Selain itu, Wilson meminta para jurnalis Indonesia memahami aturan hukum internasional dan prosedur keimigrasian ketika bertugas di wilayah konflik. Ia mengingatkan agar profesi wartawan tidak digunakan untuk kepentingan di luar aktivitas jurnalistik.

Menurutnya, jika seseorang berangkat ke wilayah konflik dengan agenda non-jurnalistik namun menggunakan identitas pers, hal itu dapat berdampak buruk terhadap citra wartawan Indonesia di mata internasional.

Wilson menduga sebagian WNI yang ditahan berada dalam rombongan kegiatan sosial internasional menuju Gaza. Karena itu, ia meminta semua pihak menunggu kejelasan status dan aktivitas mereka sebelum menarik kesimpulan.
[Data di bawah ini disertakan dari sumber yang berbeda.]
## src/design/ccms_map.svh

```systemverilog
// Notes on behaviour
// - Mode chosen from straps sampled during reset
// - Strap codes map to six multiplier modes plus direct and prescale
// - External forced clock accepted only in direct
// - Code 001 halves input via prescaler
// - Prescaler phases each last one input period
// - Activity triggered on both CPU clock edges
// - Half-period interval is the timing unit
// - Prescaler, watchdog enabled: PLL free-runs
// - Prescaler, watchdog disabled: PLL switched off
// - Watchdog disable is config bit 4, reset enabled
// - Code 011: PLL runs only as watchdog clock, amplifier bypassed, direct
`ifndef CCMS_MAP_SVH
`define CCMS_MAP_SVH

`define CCMS_STRAP_X4        3'h7
`define CCMS_STRAP_X3        3'h6
`define CCMS_STRAP_X8        3'h5
`define CCMS_STRAP_X5        3'h4
`define CCMS_STRAP_DIRECT    3'h3
`define CCMS_STRAP_X10       3'h2
`define CCMS_STRAP_PRESCALE  3'h1
`define CCMS_STRAP_X16       3'h0
`define CCMS_FACTOR_X4       5'h04
`define CCMS_FACTOR_X3       5'h03
`define CCMS_FACTOR_X8       5'h08
`define CCMS_FACTOR_X5       5'h05
`define CCMS_FACTOR_DIRECT   5'h01
`define CCMS_FACTOR_X10      5'h0a
`define CCMS_FACTOR_PRESCALE 5'h00
`define CCMS_FACTOR_X16      5'h10
`define CCMS_OWD_DIS_BIT     4
`define CCMS_OWD_DIS_RESET   1'b0

`endif

```

## src/design/ccms_pkg.sv

```systemverilog
package ccms_pkg;
    typedef enum logic [1:0] {CCMS_PLL, CCMS_DIRECT, CCMS_PRESCALE} ccms_mode_e;
    typedef logic [4:0] ccms_factor_t;
endpackage : ccms_pkg

```

## src/design/ccms_clock_mode.sv

```systemverilog
`timescale 1ns/1ps
`include "ccms_map.svh"
`default_nettype none
module ccms_clock_mode
(
    // Clock and reset
    input  wire logic                  clk,
    input  wire logic                  resetn,
    input  wire logic                  clk_en,
    // Strap pins and configuration
    input  wire logic [2:0]            clock_mode_strap_pins,
    input  wire logic [7:0]            system_config_register,
    // Mode outputs
    output logic [2:0]                 clock_mode_code,
    output ccms_pkg::ccms_mode_e       clock_mode,
    output ccms_pkg::ccms_factor_t     pll_factor,
    output logic                       pll_enable,
    output logic                       pll_free_running,
    output logic                       osc_amp_enable,
    output logic                       ext_clock_accept,
    // CPU clock model
    output logic                       cpu_clk,
    output logic                       cpu_edge,
    output logic                       cpu_rise,
    output logic                       cpu_fall
);
    logic [2:0] strap_meta_reg;
    logic [2:0] strap_sync_reg;
    logic [1:0] owd_sync_reg;
    logic       captured_reg;
    logic       osc_watchdog_disable;
    ccms_pkg::ccms_mode_e mode_next;
    ccms_pkg::ccms_factor_t factor_next;

    assign osc_watchdog_disable = owd_sync_reg[1];

    // Strap sync keeps running in reset, so the capture sees reset-time levels
    always_ff @(posedge clk)
    begin
        if (clk_en)
        begin
            strap_meta_reg <= clock_mode_strap_pins;
            strap_sync_reg <= strap_meta_reg;
        end
    end

    always_ff @(posedge clk or negedge resetn)
    begin
        if (!resetn)
        begin
            owd_sync_reg <= {2{`CCMS_OWD_DIS_RESET}};
        end
        else if (clk_en)
        begin
            owd_sync_reg <= {owd_sync_reg[0], system_config_register[`CCMS_OWD_DIS_BIT]};
        end
    end

    always_comb
    begin
        factor_next = `CCMS_FACTOR_X4;
        mode_next   = ccms_pkg::CCMS_PLL;
        case (strap_sync_reg)
            `CCMS_STRAP_X4:       factor_next = `CCMS_FACTOR_X4;
            `CCMS_STRAP_X3:       factor_next = `CCMS_FACTOR_X3;
            `CCMS_STRAP_X8:       factor_next = `CCMS_FACTOR_X8;
            `CCMS_STRAP_X5:       factor_next = `CCMS_FACTOR_X5;
            `CCMS_STRAP_DIRECT:
            begin
                factor_next = `CCMS_FACTOR_DIRECT;
                mode_next   = ccms_pkg::CCMS_DIRECT;
            end
            `CCMS_STRAP_X10:      factor_next = `CCMS_FACTOR_X10;
            `CCMS_STRAP_PRESCALE:
            begin
                factor_next = `CCMS_FACTOR_PRESCALE;
                mode_next   = ccms_pkg::CCMS_PRESCALE;
            end
            default:              factor_next = `CCMS_FACTOR_X16;
        endcase
    end

    // Capture on the first enabled edge after release, then freeze
    always_ff @(posedge clk or negedge resetn)
    begin
        if (!resetn)
        begin
            captured_reg     <= 1'b0;
            clock_mode_code  <= `CCMS_STRAP_X4;
            clock_mode       <= ccms_pkg::CCMS_PLL;
            pll_factor       <= `CCMS_FACTOR_X4;
        end
        else if (clk_en && !captured_reg)
        begin
            captured_reg    <= 1'b1;
            clock_mode_code <= strap_sync_reg;
            clock_mode      <= mode_next;
            pll_factor      <= factor_next;
        end
    end

    // PLL multiplies in the PLL modes, else runs only as the watchdog clock
    always_ff @(posedge clk or negedge resetn)
    begin
        if (!resetn)
        begin
            pll_enable <= 1'b0;
        end
        else if (clk_en && captured_reg)
        begin
            case (clock_mode)
                ccms_pkg::CCMS_DIRECT:
                begin
                    pll_enable <= !osc_watchdog_disable;
                end
                ccms_pkg::CCMS_PRESCALE:
                begin
                    pll_enable <= !osc_watchdog_disable;
                end
                default:
                begin
                    pll_enable <= 1'b1;
                end
            endcase
        end
    end

    // Free-running only while the watchdog needs a clock
    always_ff @(posedge clk or negedge resetn)
    begin
        if (!resetn)
        begin
            pll_free_running <= 1'b0;
        end
        else if (clk_en && captured_reg)
        begin
            case (clock_mode)
                ccms_pkg::CCMS_DIRECT:
                begin
                    pll_free_running <= !osc_watchdog_disable;
                end
                ccms_pkg::CCMS_PRESCALE:
                begin
                    pll_free_running <= !osc_watchdog_disable;
                end
                default:
                begin
                    pll_free_running <= 1'b0;
                end
            endcase
        end
    end

    // Amplifier bypassed only in direct drive
    always_ff @(posedge clk or negedge resetn)
    begin
        if (!resetn)
        begin
            osc_amp_enable <= 1'b1;
        end
        else if (clk_en && captured_reg)
        begin
            case (clock_mode)
                ccms_pkg::CCMS_DIRECT:
                begin
                    osc_amp_enable <= 1'b0;
                end
                default:
                begin
                    osc_amp_enable <= 1'b1;
                end
            endcase
        end
    end

    // A forced input clock is legal only in direct drive
    always_ff @(posedge clk or negedge resetn)
    begin
        if (!resetn)
        begin
            ext_clock_accept <= 1'b0;
        end
        else if (clk_en && captured_reg)
        begin
            case (clock_mode)
                ccms_pkg::CCMS_DIRECT:
                begin
                    ext_clock_accept <= 1'b1;
                end
                default:
                begin
                    ext_clock_accept <= 1'b0;
                end
            endcase
        end
    end

    // Prescaler model: clk stands for the input clock, each phase one period
    always_ff @(posedge clk or negedge resetn)
    begin
        if (!resetn)
        begin
            cpu_clk <= 1'b0;
        end
        else if (clk_en && captured_reg && clock_mode == ccms_pkg::CCMS_PRESCALE)
        begin
            cpu_clk <= !cpu_clk;
        end
    end

    // One pulse per CPU clock edge, rising and falling told apart
    always_ff @(posedge clk or negedge resetn)
    begin
        if (!resetn)
        begin
            cpu_edge <= 1'b0;
            cpu_rise <= 1'b0;
            cpu_fall <= 1'b0;
        end
        else if (clk_en)
        begin
            cpu_edge <= 1'b0;
            cpu_rise <= 1'b0;
            cpu_fall <= 1'b0;
            if (captured_reg && clock_mode == ccms_pkg::CCMS_PRESCALE)
            begin
                cpu_edge <= 1'b1;
                cpu_rise <= !cpu_clk;
                cpu_fall <= cpu_clk;
            end
        end
    end
endmodule : ccms_clock_mode
`default_nettype wire

```

## config.mk

```make
export PLATFORM = sky130hd
export DESIGN_NAME = ccms_clock_mode
export DESIGN_NICKNAME = d
export VERILOG_FILES = /design/src/design/ccms_pkg.sv /design/src/design/ccms_clock_mode.sv
export VERILOG_INCLUDE_DIRS = /design/src /design/src/design
export SDC_FILE = /design/constraint.sdc
export NUM_CORES = 1
export LEC_CHECK = 0
export BUFFER_PORTS_ARGS = -buffer_cell sky130_fd_sc_hd__buf_2
export CORE_MARGIN = 2
export CORE_UTILIZATION = 44
export DETAILED_ROUTE_END_ITERATION = 8
export PLACE_DENSITY = 0.8
export SLEW_MARGIN = 20
export SYNTH_ARGS = -nofsm -noshare
export SYNTH_HDL_FRONTEND = slang
export SYNTH_SLANG_ARGS = --single-unit
export TNS_END_PERCENT = 30
```

## constraint.sdc

```tcl
create_clock -name clk -period 1.04 [get_ports clk]
set_clock_uncertainty 0.1 [all_clocks]
set_input_delay 0.104 -clock clk [delete_from_list [all_inputs] [get_ports clk]]
set_output_delay 0.104 -clock clk [all_outputs]
set_load 0.01 [all_outputs]
```

==> results.json, run 1 <==
{
  "status": "finished with violations",
  "failed_checks": "setup timing",
  "overflow": 0,
  "top_register": "pll_factor",
  "grt_max_degree": 22,
  "cts_tree": "done",
  "crit_arrival_ns": 1.35,
  "die_area_um2": 2900,
  "avgSynthCellArea_um2": 12.7,
  "grt_pass1_wl_mm": 3.60,
  "h-tree-depth": 1,
  "start_util_pct": 45.3,
  "syn_area_um2": 1090,
  "combPwrFrac_pct": 21.7,
  "largest_reg_flops": 5,
  "areaGrowthSynthToFinish_pct": 40.9,
  "gp_congestion": 0.742,
  "antennaDiodeCount": 0,
  "rsz0062_at_grt": "true",
  "peakVddDrop_mv": 1.15,
  "worst-setup-path-type": "reg2reg",
  "gr-usage-met2_pct": 30.9,
  "clkLatencyLatePin_ns": 0.32,
  "synth_area_leaders": "dfrtp_1 37%, edfxtp_1 16%, dfstp_2 12%",
  "crit_fanout": 7,
  "nNetsFinal": 149,
  "ys_seq_area_share_pct": 65.2,
  "wire_per_inst_um": 13.1,
  "path_buf_inv": 0,
  "reg2reg_slack_ns": -0.19,
  "hpwl_mm": 1.32,
  "slowest_stage": "edfxtp_1",
  "drc": 0,
  "cts_buffer_depth": 2,
  "crit_family": "flip-flops",
  "grt_pass1_vias": 811,
  "fin_ws_ns": -0.186,
  "ys.warnings.count": 0,
  "ys_types": 27,
  "drv_cap": 0,
  "finalMaxSlewViolations": 0,
  "routed_wl_mm": 2.12,
  "rows": 18,
  "cts.sinks": 27,
  "placement.io_buffers": 24,
  "num_io_pins": 32,
  "tightest_slew_ns": 0.454,
  "grtUsageMet3_pct": 3.33,
  "ys_ff_latch": 27,
  "fin_crit_ns": 1.23,
  "p_int_uw": 1650,
  "synthCells": 86,
  "coreArea_um2": 2410,
  "worst_ep_required_time_ns": 1.16,
  "synth_fp_nets": 102,
  "pre_cts_ws_ns": -0.187,
  "max_slew_margin_pct": 69.7,
  "drt_iter0_markers": 10,
  "power_switching_share_pct": 27.7,
  "power.switching_uw": 632,
  "setup_viol": 33,
  "use_met1_pct": 22.8,
  "hold_viol_final": 0,
  "vias": 800,
  "top_usage_layer": "met2",
  "fin_crit_sh_pct": 118,
  "die_w_um": 53.8,
  "pwr-share-seq_pct": 58.7,
  "antenna_found_initial": 0,
  "clock.fmax_ghz": 0.816,
  "critical-path-max-stage-delay_ns": 0.54,
  "cp-start-kind": "flop",
  "hold_path.class": "in2reg",
  "cp_cell_sequence": "nor2b_2 > a21oi_1 > o21ai_0",
  "drt-vias-per-instance": 4.94,
  "grt_util_all_layers_pct": 18.1,
  "setup-tns-final_ns": -2.65,
  "leakagePower_uw": 0.000719,
  "antenna_left": 0,
  "clockPowerShare_pct": 19.6,
  "clk_pin_slew_worst_paths_ns": 0.14,
  "cp-end-kind": "flop",
  "dr.pass1.iters": 4,
  "drive_above_1_share_pct": 55.3,
  "pwr_density_cell_nw_per_um2": 1480,
  "cts_root_buf": "clkbuf_4",
  "numCtsBuffers": 3,
  "yosysTopAreaCellShare_pct": 36.7,
  "synth_area_leader_cell": "dfrtp_1",
  "die_h_um": 53.8
}
## power by group through the flow
stage               sequential [uW]  clock, uW  combinational, uW
detailed placement             1340          0                376
finish                         1340        447                495
CTS                            1330        455                464
global placement               1330          0                364
global route                   1360        502                546
floorplan                      1380          0                147
## cell families after synthesis
| group | Yosys count | share of synthesized area (%) |
|---|---|---|
| compound gates | 18 | 10.8 |
| xor+xnor | 1 | 0.802 |
| fa+ha+maj | 2 | 2.29 |
| flops | 27 | 65.2 |
| buf+inv | 11 | 5.96 |
| simple gates | 23 | 10.5 |
| mux | 4 | 4.47 |
## path summary, 6_finish.rpt
check                      depth (start not counted)                 to              start
setup / recovery                                   3      pll_factor[0]  strap_sync_reg[0]
hold / removal                                     2           cpu_fall             clk_en
setup reg to reg                                   3      pll_factor[0]  strap_sync_reg[0]
hold reg to reg                                    0  strap_sync_reg[1]  strap_meta_reg[1]
max in group asynchronous                          2     osc_amp_enable             resetn
min in group asynchronous                          2   pll_free_running             resetn
## synth_stat cells (all sizes together)
cell / n
dfrtp: 16
nand2: 14
o21ai: 10
inv: 7
edfxtp: 6
dfstp: 5
mux2: 4
a21oi: 3
buf: 3
nor2b: 3
ha: 2
o41ai: 2
a32o: 1
and3b: 1
clkbuf: 1
nand2b: 1
nand3: 1
nand4: 1
nor2: 1
o22ai: 1
o31ai: 1
or2: 1
xnor2: 1
## placed cells by master (no fill, tap or decap), drive strengths merged, types with 2 or more instances in the layout
master       Yosys  final
buf              3     40
dfrtp           16     16
nand2           14     14
o21ai           10     10
inv              7      7
edfxtp           6      6
dfstp            5      5
dlygate4sd3      0      5
mux2             4      4
clkbuf           1      4
nor2b            3      3
a21oi            3      3
nand2b           1      2
o41ai            2      2
ha               2      2
## metal layers
layer	routed length, um	up-vias
met4	23	0
met1	874	387
met3	75	3
met2	1140	23
li1	-	387
met5	0	-
## repair_timing
item | in CTS | in global routing
hold buffers | 5 | 0
gates resized for setup | 20 | 15
cloned | 1 | 0
endpoints found under the hold margin | 25 | 0
pin swaps | 9 | 4
setup buffers | 5 | 2
endpoints found under the setup margin | 36 | 37
## worst reg2reg max path: stages (launching register included)
cell and delay [ns]:
edfxtp_1 0.54, nor2b_2 0.23, a21oi_1 0.18, o21ai_0 0.09
## per-stage QoR
step	hold slack (ns)	utilization, %	instance area, um^2	instances	total power [uW]
2_1_floorplan	-0.292	-	1090	86	1530
3_3_place_gp	-0.0323	53.1	1280	145	1690
3_5_place_dp	-0.0156	53.1	1280	145	1720
4_1_cts	0.0662	61.7	1490	160	2250
5_1_grt	0.0795	63.9	1540	162	2400
6_report	0.0735	63.9	1540	162	2280
## cell type report
class / instances / area, um^2
Fill cell: 188 / 871
Sequential cell: 27 / 713
Multi-Input combinational cell: 49 / 399
Timing Repair Buffer: 45 / 337
Tap cell: 30 / 37.5
Clock buffer: 4 / 26.3
Inverter: 7 / 26.3
No activity file was read; power rests on OpenSTA's default activity.
==> inputs of run 2 (changes only) <==
--- a/config.mk
+++ b/config.mk
@@ -11,6 +11,7 @@
 export CORE_UTILIZATION = 44
 export DETAILED_ROUTE_END_ITERATION = 8
 export PLACE_DENSITY = 0.8
+export REMOVE_ABC_BUFFERS = 1
 export SLEW_MARGIN = 20
 export SYNTH_ARGS = -nofsm -noshare
 export SYNTH_HDL_FRONTEND = slang
==> run 2 against run 1 <==
Compared with the run above: the flow still finishes with violations (setup timing); first-iteration DRC count fell by 90%; sequential cell count did not move; combinational power rose by 0.8%.
==> results.json, run 2 (synthesis results as in run 1) <==
{
  "status": "finished with violations",
  "failed_checks": "setup timing",
  "reg2reg_to": "pll_factor[2]",
  "fin_ws_ns": -0.137,
  "die_h_um": 53.8,
  "grt_util_all_layers_pct": 16.3,
  "dpl_cell_area_um2": 1280,
  "antennaDiodeCount": 0,
  "tightest_slew_ns": 0.481,
  "nNetsFinal": 146,
  "cp_cell_sequence": "buf_6",
  "drt-vias-per-instance": 4.81,
  "reg2reg_slack_ns": -0.13,
  "largest_reg_flops": 5,
  "seq_area_um2": 714,
  "nFillCells": 194,
  "start_util_pct": 45.3,
  "setup_viol": 33,
  "multiInputGateArea_um2": 428,
  "crit_arrival_ns": 0.97,
  "clkLatencyLatePin_ns": 0.31,
  "rows": 18,
  "antenna_found_initial": 0,
  "slowest_stage": "dfstp_2",
  "worst_ep_required_time_ns": 0.84,
  "fin_crit_sh_pct": 113,
  "hold_viol_final": 0,
  "grt_pass1_wl_mm": 3.31,
  "num_io_pins": 32,
  "reg2reg_depth": 3,
  "hold_path.class": "in2reg",
  "top_register": "pll_factor",
  "cts_root_buf": "clkbuf_4",
  "clk_pin_slew_worst_paths_ns": 0.13,
  "vias": 764,
  "numCtsBuffers": 3,
  "grt_pass1_vias": 761,
  "worst-setup-path-type": "reg2out",
  "die_area_um2": 2900,
  "rsz0062_at_grt": "true",
  "hp-start": "clk_en",
  "r2r-start": "strap_sync_reg[0]",
  "final_cell_mix": "17 x buf_2, 14 x dfrtp_1, 12 x nand2_1",
  "drive_above_1_share_pct": 57.4,
  "cp-start-kind": "flop",
  "dr.pass1.iters": 2,
  "max_slew_margin_pct": 67.9,
  "critical-path-max-stage-delay_ns": 0.56,
  "final_common_cell": "buf_2",
  "leakagePower_uw": 0.000727,
  "grt_max_degree": 22,
  "cts_buffer_depth": 2,
  "cts.sinks": 27,
  "worst_hold_slack_ns": 0.118,
  "antenna_left": 0,
  "fin_crit_ns": 1.18,
  "design_area_um2": 1550,
  "finalMaxSlewViolations": 0,
  "crit_family": "flip-flops",
  "drc": 0,
  "hpwl_mm": 1.33,
  "routed_wl_mm": 2.23,
  "wire_per_inst_um": 14.0,
  "drt_iter0_markers": 1,
  "gp_congestion": 0.728,
  "path_buf_inv": 1,
  "h-tree-depth": 1,
  "overflow": 0,
  "clock.fmax_ghz": 0.849,
  "peakVddDrop_mv": 1.12,
  "pwr_density_cell_nw_per_um2": 1460,
  "cts_tree": "done",
  "drv_cap": 0,
  "placement.io_buffers": 24,
  "coreArea_um2": 2410,
  "crit_fanout": 2,
  "cp-end-kind": "output pin",
  "min_path_cells": 3,
  "hold_end": "cpu_edge",
  "die_w_um": 53.8,
  "areaGrowthSynthToFinish_pct": 42.0
}
run 2: changes by cell type in the layout (fill, tap and decap cells not counted), moves of 2 or more:
cell	previous run	this run
buf_6	9	11
buf_2	19	17
buf_4	12	8
nor2b_4	0	2
o21ai_1	4	6
o21ai_0	2	0
run 2: report_power, final:
part           internal, uW  switching, uW  total (uW)
Combinational           269            230         499
Clock                   150            281         430
Sequential             1230            112        1340
run 2: layout make-up:
type	instances	area share (%)
Tap cell	30	2.42
Inverter	7	1.69
Clock buffer	4	1.69
Timing Repair Buffer	41	20.6
Sequential cell	27	46.0
Multi-Input combinational cell	50	27.6
run 2: worst max-delay path by stage:
stage	from	endpoint	slack, ns	depth (start not counted)
after global routing	clock_mode_code[0]	clock_mode_code[0]	-0.18	1
after CTS	pll_factor[2]	pll_factor[2]	-0.16	1
after detailed placement	clock_mode[0]	pll_enable	-0.12	4
after global placement	clock_mode[0]	pll_free_running	-0.08	3
final	pll_factor[2]	pll_factor[2]	-0.14	1
after floorplan	clock_mode[0]	pll_free_running	-0.11	3
run 2: per-stage QoR:
step                setup WS (ns)  total power [uW]  utilization [%]  setup TNS [ns]  cells
finish                     -0.137              2270             64.4           -2.28    159
CTS                        -0.158              2230             61.0           -2.42    157
detailed placement         -0.120              1710             53.1           -1.08    145
global placement          -0.0836              1690             53.1          -0.561    145
global route               -0.183              2400             64.4           -4.03    159
floorplan                  -0.112              1510                -          -0.507     82
run 2: routing by layer:
metal,share of wire (%),GRT usage [%]
met1,40,19.6
met2,57,27.8
met3,3.3,3.89
met4,0,6.41
met5,0,0
run 2: timing repair:
item	4_1_cts	5_1_grt
resized for setup	22	23
setup endpoints to repair	36	37
endpoints found under the hold margin	25	0
buffers inserted	1	2
hold buffers	5	0
cloned	2	0
pin swaps	4	3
Meski mengkritik sikap Dewan Pers, Wilson mengaku tetap prihatin atas penahanan para WNI tersebut. Ia berharap pemerintah Indonesia dapat menempuh jalur diplomatik agar mereka segera dibebaskan atau dipulangkan ke tanah air.

Ia juga mengimbau insan pers untuk tetap menjunjung profesionalisme, memahami koridor hukum internasional, serta mengedepankan keselamatan dalam menjalankan tugas jurnalistik, khususnya di wilayah konflik bersenjata. (Tim/red).

Diterbitkan oleh Wartalandak.net (byline Ya' Syahdan).